Access: User permissions for data access.
Physical Organization: Optimal storage locations for data.
Archiving and Security: Data longevity and protection measures.
Logical Structure: Logical arrangement of data.
•Rules of Thumb
oBreak the data into tables where each table is for a single person, a single place, or a single thing
•E.g. Student, Employee, Building, Classroom, Car, etc.
oDon’t Repeat Data!
•Your name is in the university database one time and only one time
•Even though it shows up on lots of things like: schedules, transcripts, invoices, etc.
•If your name changes, it only has to be changed on one place
oIf you can calculate the data from other data, then you do not store it.
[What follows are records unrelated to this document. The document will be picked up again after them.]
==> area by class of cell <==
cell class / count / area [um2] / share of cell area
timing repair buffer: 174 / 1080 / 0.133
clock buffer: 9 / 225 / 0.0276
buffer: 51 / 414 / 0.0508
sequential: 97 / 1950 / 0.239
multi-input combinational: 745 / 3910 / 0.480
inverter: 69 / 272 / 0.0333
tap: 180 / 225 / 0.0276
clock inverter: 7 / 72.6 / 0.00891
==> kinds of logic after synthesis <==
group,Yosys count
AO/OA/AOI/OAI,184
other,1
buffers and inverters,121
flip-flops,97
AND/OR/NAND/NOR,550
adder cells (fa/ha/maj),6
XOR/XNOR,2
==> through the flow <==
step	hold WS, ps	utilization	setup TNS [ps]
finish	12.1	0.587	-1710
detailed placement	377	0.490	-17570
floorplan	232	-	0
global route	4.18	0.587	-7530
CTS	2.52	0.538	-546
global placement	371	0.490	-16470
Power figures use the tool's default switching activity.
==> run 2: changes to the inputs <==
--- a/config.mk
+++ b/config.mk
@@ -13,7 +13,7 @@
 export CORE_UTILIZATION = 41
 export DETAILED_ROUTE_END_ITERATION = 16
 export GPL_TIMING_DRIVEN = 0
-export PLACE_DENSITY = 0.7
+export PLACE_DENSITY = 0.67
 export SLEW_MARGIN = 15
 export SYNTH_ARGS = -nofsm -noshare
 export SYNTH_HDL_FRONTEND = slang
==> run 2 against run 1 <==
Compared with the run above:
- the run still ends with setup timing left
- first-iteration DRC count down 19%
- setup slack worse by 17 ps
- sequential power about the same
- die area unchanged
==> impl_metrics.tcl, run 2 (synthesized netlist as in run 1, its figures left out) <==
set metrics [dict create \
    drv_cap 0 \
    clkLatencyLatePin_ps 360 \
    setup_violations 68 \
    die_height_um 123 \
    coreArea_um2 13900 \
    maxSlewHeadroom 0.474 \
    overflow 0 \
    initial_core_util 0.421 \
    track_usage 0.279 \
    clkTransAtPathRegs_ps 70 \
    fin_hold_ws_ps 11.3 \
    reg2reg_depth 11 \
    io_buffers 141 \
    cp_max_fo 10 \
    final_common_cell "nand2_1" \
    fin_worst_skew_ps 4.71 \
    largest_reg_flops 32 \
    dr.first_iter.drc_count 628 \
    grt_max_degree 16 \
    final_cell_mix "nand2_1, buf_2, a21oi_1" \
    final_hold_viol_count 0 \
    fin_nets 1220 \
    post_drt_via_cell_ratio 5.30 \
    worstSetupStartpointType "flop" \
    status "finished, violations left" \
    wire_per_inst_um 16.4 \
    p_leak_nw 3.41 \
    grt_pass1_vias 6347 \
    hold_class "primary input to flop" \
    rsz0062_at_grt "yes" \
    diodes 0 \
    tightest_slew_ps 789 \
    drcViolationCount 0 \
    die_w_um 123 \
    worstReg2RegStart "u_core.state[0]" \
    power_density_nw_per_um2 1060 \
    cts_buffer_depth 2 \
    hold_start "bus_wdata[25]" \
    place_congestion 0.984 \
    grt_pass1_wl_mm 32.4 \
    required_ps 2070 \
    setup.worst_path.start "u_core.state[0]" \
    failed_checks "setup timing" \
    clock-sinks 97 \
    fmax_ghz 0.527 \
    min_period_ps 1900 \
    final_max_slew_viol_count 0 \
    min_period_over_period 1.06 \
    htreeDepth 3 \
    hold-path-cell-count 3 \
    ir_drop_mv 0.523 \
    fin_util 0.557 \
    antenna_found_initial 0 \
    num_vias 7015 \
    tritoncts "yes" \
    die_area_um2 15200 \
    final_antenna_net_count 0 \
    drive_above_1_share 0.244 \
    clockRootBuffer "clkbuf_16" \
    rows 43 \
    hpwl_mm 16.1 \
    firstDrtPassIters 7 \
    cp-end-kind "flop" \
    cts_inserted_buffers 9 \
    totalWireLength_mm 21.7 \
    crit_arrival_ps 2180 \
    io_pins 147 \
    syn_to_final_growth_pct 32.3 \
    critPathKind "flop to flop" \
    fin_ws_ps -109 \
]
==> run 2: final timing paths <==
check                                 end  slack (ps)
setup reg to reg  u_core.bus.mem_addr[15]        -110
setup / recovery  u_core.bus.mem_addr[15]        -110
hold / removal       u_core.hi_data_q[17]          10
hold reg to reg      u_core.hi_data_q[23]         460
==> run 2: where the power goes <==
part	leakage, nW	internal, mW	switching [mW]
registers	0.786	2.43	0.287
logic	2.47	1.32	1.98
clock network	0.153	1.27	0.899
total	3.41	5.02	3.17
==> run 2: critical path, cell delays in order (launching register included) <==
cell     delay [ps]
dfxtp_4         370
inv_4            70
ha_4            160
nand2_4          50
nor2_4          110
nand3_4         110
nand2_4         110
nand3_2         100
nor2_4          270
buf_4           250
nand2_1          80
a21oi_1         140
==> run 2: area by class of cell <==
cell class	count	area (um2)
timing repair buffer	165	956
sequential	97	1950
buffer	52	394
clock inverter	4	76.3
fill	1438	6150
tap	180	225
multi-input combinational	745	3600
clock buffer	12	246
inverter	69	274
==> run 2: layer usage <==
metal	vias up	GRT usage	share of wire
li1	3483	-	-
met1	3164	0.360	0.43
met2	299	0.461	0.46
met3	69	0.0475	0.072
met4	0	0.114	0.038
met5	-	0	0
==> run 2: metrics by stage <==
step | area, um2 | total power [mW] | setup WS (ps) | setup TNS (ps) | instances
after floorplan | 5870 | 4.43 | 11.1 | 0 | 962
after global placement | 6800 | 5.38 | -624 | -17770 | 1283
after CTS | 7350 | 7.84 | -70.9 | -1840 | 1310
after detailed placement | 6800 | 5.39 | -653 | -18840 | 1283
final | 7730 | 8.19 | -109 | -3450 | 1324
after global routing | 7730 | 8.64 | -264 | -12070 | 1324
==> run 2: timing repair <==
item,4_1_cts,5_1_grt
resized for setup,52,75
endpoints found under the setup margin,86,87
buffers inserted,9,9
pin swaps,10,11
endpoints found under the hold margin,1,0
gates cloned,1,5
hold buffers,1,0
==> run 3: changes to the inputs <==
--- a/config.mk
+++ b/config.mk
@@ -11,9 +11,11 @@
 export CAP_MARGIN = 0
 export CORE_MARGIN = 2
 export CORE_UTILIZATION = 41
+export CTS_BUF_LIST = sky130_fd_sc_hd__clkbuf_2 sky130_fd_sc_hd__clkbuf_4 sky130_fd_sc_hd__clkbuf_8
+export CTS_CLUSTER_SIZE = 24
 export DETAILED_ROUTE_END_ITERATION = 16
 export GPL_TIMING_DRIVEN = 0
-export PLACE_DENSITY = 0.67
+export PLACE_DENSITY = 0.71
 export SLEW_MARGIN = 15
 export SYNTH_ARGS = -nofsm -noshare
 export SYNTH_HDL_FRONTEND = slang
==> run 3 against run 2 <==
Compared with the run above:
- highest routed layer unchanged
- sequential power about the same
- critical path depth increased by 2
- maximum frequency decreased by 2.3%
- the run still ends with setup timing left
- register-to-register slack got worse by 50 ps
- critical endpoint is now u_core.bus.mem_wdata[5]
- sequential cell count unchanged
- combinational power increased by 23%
--- src/rtl/pipe_stage_skid_pkg.sv ---
// Shared constants and the occupancy state type for the skid pipeline stage.
// Included first; imported by the stage top.
package pipe_pkg;

  localparam int PC_W  = 32;
  localparam int EXC_W = 5;

  localparam logic [PC_W-1:0] HANDLER_PC_DEFAULT = 32'h0000_4180;

  // MIPS-style cause codes carried on the exception side-band.
  localparam logic [EXC_W-1:0] EXC_INT  = 5'd0;
  localparam logic [EXC_W-1:0] EXC_ADEL = 5'd4;
  localparam logic [EXC_W-1:0] EXC_ADES = 5'd5;
  localparam logic [EXC_W-1:0] EXC_SYS  = 5'd8;
  localparam logic [EXC_W-1:0] EXC_BP   = 5'd9;
  localparam logic [EXC_W-1:0] EXC_RI   = 5'd10;
  localparam logic [EXC_W-1:0] EXC_OV   = 5'd12;

  typedef enum logic [1:0] {
    EMPTY = 2'd0,
    FULL  = 2'd1,
    SKID  = 2'd2
  } occ_e;

endpackage

--- src/rtl/pipe_stage_skid_if.sv ---
// Handshake bundle between two CPU stages: upstream entry in, downstream entry out.
// slave = the pipeline stage, master = the surrounding logic.
interface pipe_stage_skid_if #(
  parameter int PAYLOAD_W = 160,
  parameter int PC_W      = pipe_pkg::PC_W,
  parameter int EXC_W     = pipe_pkg::EXC_W
);
  logic                 in_valid;
  logic                 in_ready;
  logic [PC_W-1:0]      in_pc;
  logic [PAYLOAD_W-1:0] in_payload;
  logic [EXC_W-1:0]     in_exc_code;
  logic                 in_bd;
  logic                 in_exc_ovdm;

  logic                 out_valid;
  logic                 out_ready;
  logic [PC_W-1:0]      out_pc;
  logic [PAYLOAD_W-1:0] out_payload;
  logic [EXC_W-1:0]     out_exc_code;
  logic                 out_bd;
  logic                 out_exc_ovdm;

  modport slave (
    input  in_valid, in_pc, in_payload, in_exc_code, in_bd, in_exc_ovdm, out_ready,
    output in_ready, out_valid, out_pc, out_payload, out_exc_code, out_bd, out_exc_ovdm
  );

  modport master (
    output in_valid, in_pc, in_payload, in_exc_code, in_bd, in_exc_ovdm, out_ready,
    input  in_ready, out_valid, out_pc, out_payload, out_exc_code, out_bd, out_exc_ovdm
  );
endinterface

--- src/rtl/pipe_stage_skid_slot.sv ---
// pipe_slot: one stored pipeline entry (pc, payload, exception side-band).
// clear zeroes the entry and stamps CLEAR_PC; load captures the inputs.
module pipe_slot #(
  parameter int              PAYLOAD_W = 160,
  parameter int              PC_W      = 32,
  parameter int              EXC_W     = 5,
  parameter logic [PC_W-1:0] CLEAR_PC  = '0
) (
  input  logic                 clk,
  input  logic                 rst_n,
  input  logic                 load_i,
  input  logic                 clear_i,
  input  logic [PC_W-1:0]      pc_i,
  input  logic [PAYLOAD_W-1:0] payload_i,
  input  logic [EXC_W-1:0]     exc_code_i,
  input  logic                 bd_i,
  input  logic                 ovdm_i,
  output logic [PC_W-1:0]      pc_o,
  output logic [PAYLOAD_W-1:0] payload_o,
  output logic [EXC_W-1:0]     exc_code_o,
  output logic                 bd_o,
  output logic                 ovdm_o
);

  logic [PC_W-1:0]      pc_q;
  logic [PAYLOAD_W-1:0] payload_q;
  logic [EXC_W-1:0]     exc_code_q;
  logic                 bd_q;
  logic                 ovdm_q;

  // NOTE: clear is tested before load so a flush wins over a same-cycle capture.
  always_ff @(posedge clk or negedge rst_n) begin
    if (!rst_n) begin
      pc_q       <= '0;
      payload_q  <= '0;
      exc_code_q <= '0;
      bd_q       <= 1'b0;
      ovdm_q     <= 1'b0;
    end else if (clear_i) begin
      pc_q       <= CLEAR_PC;
      payload_q  <= '0;
      exc_code_q <= '0;
      bd_q       <= 1'b0;
      ovdm_q     <= 1'b0;
    end else if (load_i) begin
      pc_q       <= pc_i;
      payload_q  <= payload_i;
      exc_code_q <= exc_code_i;
      bd_q       <= bd_i;
      ovdm_q     <= ovdm_i;
    end
  end

  assign pc_o       = pc_q;
  assign payload_o  = payload_q;
  assign exc_code_o = exc_code_q;
  assign bd_o       = bd_q;
  assign ovdm_o     = ovdm_q;

endmodule

--- src/rtl/pipe_stage_skid.sv ---
// Inter-stage pipeline register with valid/ready handshake and flush-to-handler bubble.
// PIPE_SKID_BUF_EN adds a second (skid) slot and a registered in_ready.
module pipe_stage_skid #(
  parameter int              PAYLOAD_W  = 160,
  parameter int              PC_W       = pipe_pkg::PC_W,
  parameter int              EXC_W      = pipe_pkg::EXC_W,
  parameter logic [PC_W-1:0] HANDLER_PC = pipe_pkg::HANDLER_PC_DEFAULT
) (
  input  logic             clk,
  input  logic             reset,
  input  logic             flush,
  pipe_stage_skid_if.slave bus
);
  import pipe_pkg::*;

  occ_e state_q, state_d;
  logic in_ready, out_valid, in_xfer, out_xfer;
  logic main_load, main_from_skid;

  logic [PC_W-1:0]      main_pc_d;
  logic [PAYLOAD_W-1:0] main_payload_d;
  logic [EXC_W-1:0]     main_exc_d;
  logic                 main_bd_d, main_ovdm_d;

  assign out_valid = (state_q != EMPTY);
  assign in_xfer   = bus.in_valid && in_ready;
  assign out_xfer  = out_valid && bus.out_ready;

`ifdef PIPE_SKID_BUF_EN
  logic                 skid_load;
  logic [PC_W-1:0]      skid_pc;
  logic [PAYLOAD_W-1:0] skid_payload;
  logic [EXC_W-1:0]     skid_exc;
  logic                 skid_bd, skid_ovdm;

  // NOTE: in_ready depends only on registered state (and reset), never on out_ready.
  assign in_ready = reset && (state_q != SKID);

  pipe_slot #(.PAYLOAD_W(PAYLOAD_W), .PC_W(PC_W), .EXC_W(EXC_W)) u_skid (
    .clk(clk), .rst_n(reset), .load_i(skid_load), .clear_i(flush),
    .pc_i(bus.in_pc), .payload_i(bus.in_payload), .exc_code_i(bus.in_exc_code),
    .bd_i(bus.in_bd), .ovdm_i(bus.in_exc_ovdm),
    .pc_o(skid_pc), .payload_o(skid_payload), .exc_code_o(skid_exc),
    .bd_o(skid_bd), .ovdm_o(skid_ovdm)
  );

  // MAIN refills from SKID when draining, otherwise from upstream.
  assign main_pc_d      = main_from_skid ? skid_pc      : bus.in_pc;
  assign main_payload_d = main_from_skid ? skid_payload : bus.in_payload;
  assign main_exc_d     = main_from_skid ? skid_exc     : bus.in_exc_code;
  assign main_bd_d      = main_from_skid ? skid_bd      : bus.in_bd;
  assign main_ovdm_d    = main_from_skid ? skid_ovdm    : bus.in_exc_ovdm;
`else
  assign in_ready       = reset && (!out_valid || bus.out_ready);
  assign main_pc_d      = bus.in_pc;
  assign main_payload_d = bus.in_payload;
  assign main_exc_d     = bus.in_exc_code;
  assign main_bd_d      = bus.in_bd;
  assign main_ovdm_d    = bus.in_exc_ovdm;
`endif

  // NOTE: every signal driven here gets a default first so no latch is inferred.
  always_comb begin
    state_d        = state_q;
    main_load      = 1'b0;
    main_from_skid = 1'b0;
`ifdef PIPE_SKID_BUF_EN
    skid_load      = 1'b0;
`endif
    if (flush) begin
      state_d = EMPTY;
    end else begin
      case (state_q)
        EMPTY: begin
          if (in_xfer) begin
            main_load = 1'b1;
            state_d   = FULL;
          end
        end
        FULL: begin
`ifdef PIPE_SKID_BUF_EN
          if (in_xfer && !out_xfer) begin
            skid_load = 1'b1;
            state_d   = SKID;
          end else
`endif
          if (in_xfer) begin
            main_load = 1'b1;
          end else if (out_xfer) begin
            state_d = EMPTY;
          end
        end
`ifdef PIPE_SKID_BUF_EN
        SKID: begin
          if (out_xfer) begin
            main_load      = 1'b1;
            main_from_skid = 1'b1;
            state_d        = FULL;
          end
        end
`endif
        default: state_d = EMPTY;
      endcase
    end
  end

  // NOTE: sequential state uses non-blocking assignment only.
  always_ff @(posedge clk or negedge reset) begin
    if (!reset) state_q <= EMPTY;
    else        state_q <= state_d;
  end

  pipe_slot #(
    .PAYLOAD_W(PAYLOAD_W), .PC_W(PC_W), .EXC_W(EXC_W), .CLEAR_PC(HANDLER_PC)
  ) u_main (
    .clk(clk), .rst_n(reset), .load_i(main_load), .clear_i(flush),
    .pc_i(main_pc_d), .payload_i(main_payload_d), .exc_code_i(main_exc_d),
    .bd_i(main_bd_d), .ovdm_i(main_ovdm_d),
    .pc_o(bus.out_pc), .payload_o(bus.out_payload), .exc_code_o(bus.out_exc_code),
    .bd_o(bus.out_bd), .ovdm_o(bus.out_exc_ovdm)
  );

  assign bus.in_ready  = in_ready;
  assign bus.out_valid = out_valid;

endmodule

--- src/flat_wrapper.sv ---
// flat-port wrapper written by rule: the top's interface ports become plain ports
module pipe_stage_skid_flat import pipe_pkg::*;
#(
  parameter int              PAYLOAD_W  = 160,
  parameter int              PC_W       = pipe_pkg::PC_W,
  parameter int              EXC_W      = pipe_pkg::EXC_W,
  parameter logic [PC_W-1:0] HANDLER_PC = pipe_pkg::HANDLER_PC_DEFAULT
)
  (clk, reset, flush, bus_in_valid, bus_in_pc, bus_in_payload, bus_in_exc_code, bus_in_bd, bus_in_exc_ovdm, bus_out_ready, bus_in_ready, bus_out_valid, bus_out_pc, bus_out_payload, bus_out_exc_code, bus_out_bd, bus_out_exc_ovdm);
  pipe_stage_skid_if #(.PAYLOAD_W(PAYLOAD_W), .PC_W(PC_W), .EXC_W(EXC_W)) bus_i ();
  input  logic clk;
  input  logic reset;
  input  logic flush;
  input wire logic [$bits(bus_i.in_valid)-1:0] bus_in_valid;
  input wire logic [$bits(bus_i.in_pc)-1:0] bus_in_pc;
  input wire logic [$bits(bus_i.in_payload)-1:0] bus_in_payload;
  input wire logic [$bits(bus_i.in_exc_code)-1:0] bus_in_exc_code;
  input wire logic [$bits(bus_i.in_bd)-1:0] bus_in_bd;
  input wire logic [$bits(bus_i.in_exc_ovdm)-1:0] bus_in_exc_ovdm;
  input wire logic [$bits(bus_i.out_ready)-1:0] bus_out_ready;
  output wire logic [$bits(bus_i.in_ready)-1:0] bus_in_ready;
  output wire logic [$bits(bus_i.out_valid)-1:0] bus_out_valid;
  output wire logic [$bits(bus_i.out_pc)-1:0] bus_out_pc;
  output wire logic [$bits(bus_i.out_payload)-1:0] bus_out_payload;
  output wire logic [$bits(bus_i.out_exc_code)-1:0] bus_out_exc_code;
  output wire logic [$bits(bus_i.out_bd)-1:0] bus_out_bd;
  output wire logic [$bits(bus_i.out_exc_ovdm)-1:0] bus_out_exc_ovdm;
  assign bus_i.in_valid = bus_in_valid;
  assign bus_i.in_pc = bus_in_pc;
  assign bus_i.in_payload = bus_in_payload;
  assign bus_i.in_exc_code = bus_in_exc_code;
  assign bus_i.in_bd = bus_in_bd;
  assign bus_i.in_exc_ovdm = bus_in_exc_ovdm;
  assign bus_i.out_ready = bus_out_ready;
  assign bus_in_ready = bus_i.in_ready;
  assign bus_out_valid = bus_i.out_valid;
  assign bus_out_pc = bus_i.out_pc;
  assign bus_out_payload = bus_i.out_payload;
  assign bus_out_exc_code = bus_i.out_exc_code;
  assign bus_out_bd = bus_i.out_bd;
  assign bus_out_exc_ovdm = bus_i.out_exc_ovdm;
  pipe_stage_skid #(.PAYLOAD_W(PAYLOAD_W), .PC_W(PC_W), .EXC_W(EXC_W), .HANDLER_PC(HANDLER_PC)) u_core (.clk(clk), .reset(reset), .flush(flush), .bus(bus_i));
endmodule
You just calculate it when you need it (e.g., order total)
oUsually want the primary key to be a single system generated value not a composite key (e.g., row is unique based on name (Joe Smith), address (123 A St.), and phone (5015555555)
oReduce typing as much as possible so that we mostly pick from a list
Normalization in Database Design
Normalization: Process to minimize redundancy in database designs and optimize data efficiency:
First Normal Form: Requires columns to have single-valued attributes and unique row identifiers.
Second Normal Form: Eliminates partial dependencies ensuring fields are fully dependent on the primary key.
Third Normal Form: Prevents transitive dependencies, ensuring non-key columns do not influence others.
Relationship Structures in Databases
Databases utilize various relationship types:
One-to-One, One-to-Many, Many-to-Many: These relationships help in structuring tables effectively for data handling.
Many-to-Many relationships can be resolved by introducing an Associative Table that links two original entities. (What is most likely used)
Relational Database Model
In a Relational Database, data is organized into two-dimensional tables.
Each row symbolizes an entity, and each column corresponds to attributes of that entity.
This model emphasizes utility and relational integrity, allowing data connections across various tables (e.g., shared department numbers).
SQL Databases Overview
SQL (Structured Query Language): Central programming language for manipulating relational database data. (“Go get me this data, put this data there”)
Adheres to ACID properties: Atomicity, Consistency, Isolation, and Durability to ensure reliable transactions.
Adopted as the standard language for relational databases in 1986. (most commonly used)
Popular Database Management Systems (DBMS)
Overview of notable DBMS in use today, including:
Open-Source DBMS: MySQL, PostgreSQL, MariaDB.
Commercial DBMS: Oracle, IBM DB2, Microsoft SQL Server.
Variety of systems catering to individuals, workgroups, and enterprise-level needs.
Comprehensive Data Management Strategy
Data Management: Integrated functions ensuring data accessibility, reliability, and compliance with organizational needs.
Data Governance: Role definitions and responsibilities to ensure data trustworthiness across organizations.
Data Lifecycle Management (DLM): Policy-based methods for managing data flow from creation to eventual deletion, ensuring efficient data handling throughout its lifecycle.
Data security is crucial for safeguarding sensitive information in organizations. It encompasses strategies and measures that protect data from unauthorized access, corruption, or theft. Key components include:
Encryption: Transforming data into a secure format that can only be read or processed after decryption.
Access Controls: Implementing policies that define who can access or manipulate data.
Backup Solutions: Regularly creating copies of data to prevent loss due to breaches or disasters.
User Training: Educating staff on best practices for data protection and recognizing potential threats, such as phishing attacks.